● PROBLEM TO SOLVE:
Report how many lines of the entries below contain the word "multi", and nothing more.

● MATERIAL FOR THIS TASK:
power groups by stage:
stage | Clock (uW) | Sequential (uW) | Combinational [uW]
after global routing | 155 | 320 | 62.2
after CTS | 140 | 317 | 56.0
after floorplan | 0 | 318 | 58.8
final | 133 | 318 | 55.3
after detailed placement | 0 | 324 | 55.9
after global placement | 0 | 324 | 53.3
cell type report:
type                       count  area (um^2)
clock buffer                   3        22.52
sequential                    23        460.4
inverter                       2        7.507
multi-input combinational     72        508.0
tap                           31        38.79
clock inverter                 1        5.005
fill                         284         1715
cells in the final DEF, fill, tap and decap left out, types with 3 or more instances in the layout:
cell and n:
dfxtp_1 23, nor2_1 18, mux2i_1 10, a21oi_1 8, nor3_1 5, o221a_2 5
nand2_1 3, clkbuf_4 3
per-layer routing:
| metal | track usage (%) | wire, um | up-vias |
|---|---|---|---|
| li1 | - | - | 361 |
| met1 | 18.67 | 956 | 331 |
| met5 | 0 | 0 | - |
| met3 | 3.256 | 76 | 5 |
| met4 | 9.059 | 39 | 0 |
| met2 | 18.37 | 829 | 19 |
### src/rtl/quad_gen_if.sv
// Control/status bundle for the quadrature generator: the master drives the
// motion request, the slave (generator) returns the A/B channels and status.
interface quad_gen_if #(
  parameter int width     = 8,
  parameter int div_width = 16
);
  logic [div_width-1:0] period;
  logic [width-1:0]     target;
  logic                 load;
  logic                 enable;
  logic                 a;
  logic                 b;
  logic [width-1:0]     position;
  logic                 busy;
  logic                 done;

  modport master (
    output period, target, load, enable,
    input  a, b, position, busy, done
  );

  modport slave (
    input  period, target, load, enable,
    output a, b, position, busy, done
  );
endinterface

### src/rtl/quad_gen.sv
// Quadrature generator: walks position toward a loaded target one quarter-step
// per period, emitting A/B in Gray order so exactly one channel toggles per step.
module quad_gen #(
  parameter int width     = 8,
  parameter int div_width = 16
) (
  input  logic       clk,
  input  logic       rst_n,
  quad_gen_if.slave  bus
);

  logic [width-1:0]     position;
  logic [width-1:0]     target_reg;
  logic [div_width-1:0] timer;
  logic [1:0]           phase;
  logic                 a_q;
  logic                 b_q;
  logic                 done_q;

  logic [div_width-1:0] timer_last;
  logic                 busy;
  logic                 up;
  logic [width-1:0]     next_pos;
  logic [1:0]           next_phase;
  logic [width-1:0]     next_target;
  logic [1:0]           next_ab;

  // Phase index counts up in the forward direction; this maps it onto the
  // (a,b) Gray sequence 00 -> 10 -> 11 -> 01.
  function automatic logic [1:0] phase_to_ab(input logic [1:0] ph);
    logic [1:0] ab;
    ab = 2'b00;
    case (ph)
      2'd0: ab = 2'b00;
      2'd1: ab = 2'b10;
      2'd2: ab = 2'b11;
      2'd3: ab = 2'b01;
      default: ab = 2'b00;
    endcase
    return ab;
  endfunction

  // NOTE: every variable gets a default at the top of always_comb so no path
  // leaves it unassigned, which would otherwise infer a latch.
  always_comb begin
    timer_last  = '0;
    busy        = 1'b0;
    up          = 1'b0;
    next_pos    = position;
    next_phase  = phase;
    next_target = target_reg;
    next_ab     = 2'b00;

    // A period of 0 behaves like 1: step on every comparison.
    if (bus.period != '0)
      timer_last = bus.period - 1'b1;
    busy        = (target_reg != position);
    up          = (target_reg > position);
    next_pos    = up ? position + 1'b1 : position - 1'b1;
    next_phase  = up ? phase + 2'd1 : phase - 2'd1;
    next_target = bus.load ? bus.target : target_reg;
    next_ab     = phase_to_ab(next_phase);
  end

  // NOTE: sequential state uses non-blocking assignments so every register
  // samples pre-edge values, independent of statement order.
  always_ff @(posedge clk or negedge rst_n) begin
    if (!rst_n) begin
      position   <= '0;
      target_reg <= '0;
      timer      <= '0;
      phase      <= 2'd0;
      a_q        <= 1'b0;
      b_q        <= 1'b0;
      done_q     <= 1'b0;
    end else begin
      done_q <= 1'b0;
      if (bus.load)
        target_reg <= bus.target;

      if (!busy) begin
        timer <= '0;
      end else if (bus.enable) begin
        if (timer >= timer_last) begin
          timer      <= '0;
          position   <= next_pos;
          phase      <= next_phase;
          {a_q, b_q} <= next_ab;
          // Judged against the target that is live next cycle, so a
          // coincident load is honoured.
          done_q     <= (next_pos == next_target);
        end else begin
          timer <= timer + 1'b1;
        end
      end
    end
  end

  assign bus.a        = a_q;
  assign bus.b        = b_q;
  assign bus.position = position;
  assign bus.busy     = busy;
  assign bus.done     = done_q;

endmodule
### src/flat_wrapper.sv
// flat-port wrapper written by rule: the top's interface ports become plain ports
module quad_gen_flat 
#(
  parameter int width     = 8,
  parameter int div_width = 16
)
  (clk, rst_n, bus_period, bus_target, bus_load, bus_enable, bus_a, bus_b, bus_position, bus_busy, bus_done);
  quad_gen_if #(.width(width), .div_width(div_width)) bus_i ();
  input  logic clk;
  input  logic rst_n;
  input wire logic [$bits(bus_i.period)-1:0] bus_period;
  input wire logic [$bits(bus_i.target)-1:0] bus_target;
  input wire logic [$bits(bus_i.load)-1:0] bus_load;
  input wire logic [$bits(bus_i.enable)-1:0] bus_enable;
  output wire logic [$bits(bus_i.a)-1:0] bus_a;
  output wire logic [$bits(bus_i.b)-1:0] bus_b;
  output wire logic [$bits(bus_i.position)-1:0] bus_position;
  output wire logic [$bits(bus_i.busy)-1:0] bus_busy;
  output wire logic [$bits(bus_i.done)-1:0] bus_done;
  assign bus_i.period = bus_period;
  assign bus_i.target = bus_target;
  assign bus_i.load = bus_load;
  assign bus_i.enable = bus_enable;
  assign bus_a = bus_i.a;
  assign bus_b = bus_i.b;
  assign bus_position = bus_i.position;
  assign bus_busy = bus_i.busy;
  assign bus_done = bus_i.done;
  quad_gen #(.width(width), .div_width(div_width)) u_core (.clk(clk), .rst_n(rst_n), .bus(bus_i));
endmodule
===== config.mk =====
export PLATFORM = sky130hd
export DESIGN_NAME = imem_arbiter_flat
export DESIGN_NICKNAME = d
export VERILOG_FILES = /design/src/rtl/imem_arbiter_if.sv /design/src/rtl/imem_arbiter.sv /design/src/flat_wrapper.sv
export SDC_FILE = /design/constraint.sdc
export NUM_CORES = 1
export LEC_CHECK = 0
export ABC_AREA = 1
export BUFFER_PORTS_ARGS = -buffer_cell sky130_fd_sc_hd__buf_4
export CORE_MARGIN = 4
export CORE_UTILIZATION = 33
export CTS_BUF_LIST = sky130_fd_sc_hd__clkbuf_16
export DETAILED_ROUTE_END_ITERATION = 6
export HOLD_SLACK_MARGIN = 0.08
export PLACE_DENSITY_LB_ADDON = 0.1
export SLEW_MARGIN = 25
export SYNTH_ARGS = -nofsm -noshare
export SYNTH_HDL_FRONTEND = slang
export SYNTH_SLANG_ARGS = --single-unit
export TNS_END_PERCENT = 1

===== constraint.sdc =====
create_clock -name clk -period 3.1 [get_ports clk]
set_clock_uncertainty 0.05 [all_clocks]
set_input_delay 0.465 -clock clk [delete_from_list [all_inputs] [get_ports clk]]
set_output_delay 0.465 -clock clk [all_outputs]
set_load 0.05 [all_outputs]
--
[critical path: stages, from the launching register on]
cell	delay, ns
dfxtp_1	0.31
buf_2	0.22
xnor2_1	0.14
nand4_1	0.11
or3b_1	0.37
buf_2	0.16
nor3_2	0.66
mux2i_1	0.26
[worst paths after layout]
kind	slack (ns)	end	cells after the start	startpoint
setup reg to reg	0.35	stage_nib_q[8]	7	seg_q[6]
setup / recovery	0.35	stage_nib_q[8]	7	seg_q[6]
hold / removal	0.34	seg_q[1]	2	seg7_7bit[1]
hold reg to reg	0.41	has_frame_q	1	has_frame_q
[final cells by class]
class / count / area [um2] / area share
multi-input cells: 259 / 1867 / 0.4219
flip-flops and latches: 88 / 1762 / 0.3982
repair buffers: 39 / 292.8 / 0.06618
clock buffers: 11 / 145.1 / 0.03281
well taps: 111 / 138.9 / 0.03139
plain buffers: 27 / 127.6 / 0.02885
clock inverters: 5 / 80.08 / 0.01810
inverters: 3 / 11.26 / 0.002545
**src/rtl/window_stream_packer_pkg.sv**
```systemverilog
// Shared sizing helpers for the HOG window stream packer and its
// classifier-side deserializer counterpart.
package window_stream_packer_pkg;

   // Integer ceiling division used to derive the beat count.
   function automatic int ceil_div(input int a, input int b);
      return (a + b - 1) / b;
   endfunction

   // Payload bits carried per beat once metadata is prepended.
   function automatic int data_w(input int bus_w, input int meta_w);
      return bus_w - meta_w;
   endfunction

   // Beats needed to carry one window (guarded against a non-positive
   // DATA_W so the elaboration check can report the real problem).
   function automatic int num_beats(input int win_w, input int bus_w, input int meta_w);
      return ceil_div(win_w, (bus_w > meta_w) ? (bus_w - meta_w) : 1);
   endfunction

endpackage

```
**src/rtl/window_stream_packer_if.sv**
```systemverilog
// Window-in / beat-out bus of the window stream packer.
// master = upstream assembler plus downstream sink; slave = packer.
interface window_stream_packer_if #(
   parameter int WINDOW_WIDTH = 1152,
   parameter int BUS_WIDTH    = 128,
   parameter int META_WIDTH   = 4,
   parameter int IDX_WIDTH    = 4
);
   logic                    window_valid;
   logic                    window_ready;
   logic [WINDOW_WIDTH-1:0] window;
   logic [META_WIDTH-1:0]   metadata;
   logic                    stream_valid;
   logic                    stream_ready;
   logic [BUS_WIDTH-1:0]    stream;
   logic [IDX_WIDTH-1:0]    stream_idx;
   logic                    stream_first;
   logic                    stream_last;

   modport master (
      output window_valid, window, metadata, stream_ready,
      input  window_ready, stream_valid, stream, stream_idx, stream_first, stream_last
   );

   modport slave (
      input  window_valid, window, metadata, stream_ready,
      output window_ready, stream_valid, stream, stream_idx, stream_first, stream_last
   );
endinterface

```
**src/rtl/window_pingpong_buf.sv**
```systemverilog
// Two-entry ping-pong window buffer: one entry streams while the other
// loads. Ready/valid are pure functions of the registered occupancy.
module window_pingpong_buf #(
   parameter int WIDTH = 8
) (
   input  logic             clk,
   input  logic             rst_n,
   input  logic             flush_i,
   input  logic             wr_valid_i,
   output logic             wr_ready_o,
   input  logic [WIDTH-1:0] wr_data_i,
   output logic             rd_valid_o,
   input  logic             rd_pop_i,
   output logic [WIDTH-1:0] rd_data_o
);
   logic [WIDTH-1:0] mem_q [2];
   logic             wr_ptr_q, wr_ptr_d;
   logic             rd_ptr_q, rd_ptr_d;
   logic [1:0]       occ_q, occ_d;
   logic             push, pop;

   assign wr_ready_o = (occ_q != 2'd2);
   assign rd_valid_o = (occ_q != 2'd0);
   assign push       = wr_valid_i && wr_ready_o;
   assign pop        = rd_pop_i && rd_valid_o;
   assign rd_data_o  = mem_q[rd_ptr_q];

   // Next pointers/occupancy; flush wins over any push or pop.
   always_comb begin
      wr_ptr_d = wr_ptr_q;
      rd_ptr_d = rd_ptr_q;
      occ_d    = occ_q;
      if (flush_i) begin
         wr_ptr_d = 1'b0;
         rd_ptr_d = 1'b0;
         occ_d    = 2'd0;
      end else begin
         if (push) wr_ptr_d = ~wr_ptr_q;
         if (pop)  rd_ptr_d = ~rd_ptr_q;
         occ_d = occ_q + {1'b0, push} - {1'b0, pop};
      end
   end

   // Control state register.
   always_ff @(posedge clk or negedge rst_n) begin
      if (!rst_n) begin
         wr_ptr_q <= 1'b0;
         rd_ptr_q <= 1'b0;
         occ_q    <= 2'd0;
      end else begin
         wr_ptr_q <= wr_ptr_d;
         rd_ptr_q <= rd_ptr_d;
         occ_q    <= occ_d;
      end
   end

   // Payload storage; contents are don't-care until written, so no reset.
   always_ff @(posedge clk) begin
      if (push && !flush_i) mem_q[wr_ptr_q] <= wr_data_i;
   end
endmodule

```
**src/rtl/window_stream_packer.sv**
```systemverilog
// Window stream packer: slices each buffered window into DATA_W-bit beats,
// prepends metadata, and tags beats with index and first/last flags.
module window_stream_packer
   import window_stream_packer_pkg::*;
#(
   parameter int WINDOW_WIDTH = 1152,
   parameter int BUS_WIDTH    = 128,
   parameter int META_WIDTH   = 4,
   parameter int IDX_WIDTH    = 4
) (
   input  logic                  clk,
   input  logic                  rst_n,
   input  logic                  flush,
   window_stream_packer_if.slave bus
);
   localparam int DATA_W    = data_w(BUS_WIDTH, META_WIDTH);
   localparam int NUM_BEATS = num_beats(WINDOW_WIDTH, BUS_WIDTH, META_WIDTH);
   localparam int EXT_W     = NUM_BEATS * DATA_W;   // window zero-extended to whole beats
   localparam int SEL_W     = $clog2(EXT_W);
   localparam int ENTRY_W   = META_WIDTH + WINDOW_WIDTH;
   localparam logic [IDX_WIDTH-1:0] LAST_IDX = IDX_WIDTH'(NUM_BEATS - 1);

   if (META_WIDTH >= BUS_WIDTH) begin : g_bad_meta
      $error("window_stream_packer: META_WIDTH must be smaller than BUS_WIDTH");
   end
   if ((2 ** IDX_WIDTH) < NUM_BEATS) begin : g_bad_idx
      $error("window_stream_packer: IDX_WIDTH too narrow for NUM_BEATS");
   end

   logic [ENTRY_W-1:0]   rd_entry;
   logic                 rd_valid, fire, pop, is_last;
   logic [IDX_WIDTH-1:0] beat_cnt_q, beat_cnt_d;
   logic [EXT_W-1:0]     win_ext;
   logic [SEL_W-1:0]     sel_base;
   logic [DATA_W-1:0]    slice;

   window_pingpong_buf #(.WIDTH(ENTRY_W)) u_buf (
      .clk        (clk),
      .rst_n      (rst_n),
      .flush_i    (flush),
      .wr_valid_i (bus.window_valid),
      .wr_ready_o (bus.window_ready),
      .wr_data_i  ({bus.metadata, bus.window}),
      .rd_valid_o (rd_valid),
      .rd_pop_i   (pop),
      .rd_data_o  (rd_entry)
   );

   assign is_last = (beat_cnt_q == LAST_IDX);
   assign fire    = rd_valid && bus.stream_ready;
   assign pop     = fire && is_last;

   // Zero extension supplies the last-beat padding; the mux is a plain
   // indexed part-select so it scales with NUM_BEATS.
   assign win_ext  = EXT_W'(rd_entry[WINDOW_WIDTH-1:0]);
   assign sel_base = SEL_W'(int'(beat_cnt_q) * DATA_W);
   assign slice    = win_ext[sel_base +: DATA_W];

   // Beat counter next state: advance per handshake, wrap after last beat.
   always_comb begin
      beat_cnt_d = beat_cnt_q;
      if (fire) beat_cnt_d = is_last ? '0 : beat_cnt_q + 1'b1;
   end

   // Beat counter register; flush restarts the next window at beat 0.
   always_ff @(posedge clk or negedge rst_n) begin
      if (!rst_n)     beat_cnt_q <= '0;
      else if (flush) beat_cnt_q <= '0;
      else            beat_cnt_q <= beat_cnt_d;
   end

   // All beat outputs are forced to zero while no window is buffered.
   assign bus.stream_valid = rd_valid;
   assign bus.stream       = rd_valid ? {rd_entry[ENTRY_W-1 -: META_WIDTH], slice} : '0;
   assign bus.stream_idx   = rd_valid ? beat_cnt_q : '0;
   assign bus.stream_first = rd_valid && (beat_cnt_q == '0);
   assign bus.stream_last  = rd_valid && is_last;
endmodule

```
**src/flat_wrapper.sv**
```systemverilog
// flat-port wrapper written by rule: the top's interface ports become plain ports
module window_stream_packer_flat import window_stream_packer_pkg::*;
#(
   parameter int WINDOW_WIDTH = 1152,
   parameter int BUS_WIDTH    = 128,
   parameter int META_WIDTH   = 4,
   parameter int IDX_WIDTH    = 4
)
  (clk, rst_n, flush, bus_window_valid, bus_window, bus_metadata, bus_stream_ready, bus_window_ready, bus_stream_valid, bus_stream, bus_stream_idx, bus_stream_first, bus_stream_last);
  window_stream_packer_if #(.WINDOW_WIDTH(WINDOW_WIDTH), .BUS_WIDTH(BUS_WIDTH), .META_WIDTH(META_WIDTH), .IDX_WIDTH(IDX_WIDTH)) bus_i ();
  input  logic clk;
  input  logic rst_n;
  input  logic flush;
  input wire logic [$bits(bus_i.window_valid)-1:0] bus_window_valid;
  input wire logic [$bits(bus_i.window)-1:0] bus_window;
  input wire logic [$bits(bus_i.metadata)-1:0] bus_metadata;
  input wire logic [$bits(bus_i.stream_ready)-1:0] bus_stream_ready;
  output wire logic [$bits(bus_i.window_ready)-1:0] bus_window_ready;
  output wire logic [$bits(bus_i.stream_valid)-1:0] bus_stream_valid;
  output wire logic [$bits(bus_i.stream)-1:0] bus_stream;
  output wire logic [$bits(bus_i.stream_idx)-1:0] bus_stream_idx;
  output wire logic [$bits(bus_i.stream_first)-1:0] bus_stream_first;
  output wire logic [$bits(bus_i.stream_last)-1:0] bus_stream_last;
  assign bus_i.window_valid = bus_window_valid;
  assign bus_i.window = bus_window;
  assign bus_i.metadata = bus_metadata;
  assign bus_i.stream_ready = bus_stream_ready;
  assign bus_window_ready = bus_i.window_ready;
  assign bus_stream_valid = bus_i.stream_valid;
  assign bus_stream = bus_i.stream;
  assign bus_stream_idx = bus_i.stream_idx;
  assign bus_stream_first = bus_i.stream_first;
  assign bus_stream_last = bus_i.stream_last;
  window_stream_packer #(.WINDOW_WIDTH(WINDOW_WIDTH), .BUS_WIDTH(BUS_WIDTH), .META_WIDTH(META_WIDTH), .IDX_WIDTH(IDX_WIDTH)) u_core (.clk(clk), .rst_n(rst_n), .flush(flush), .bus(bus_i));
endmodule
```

● RESPONSE BELOW:
2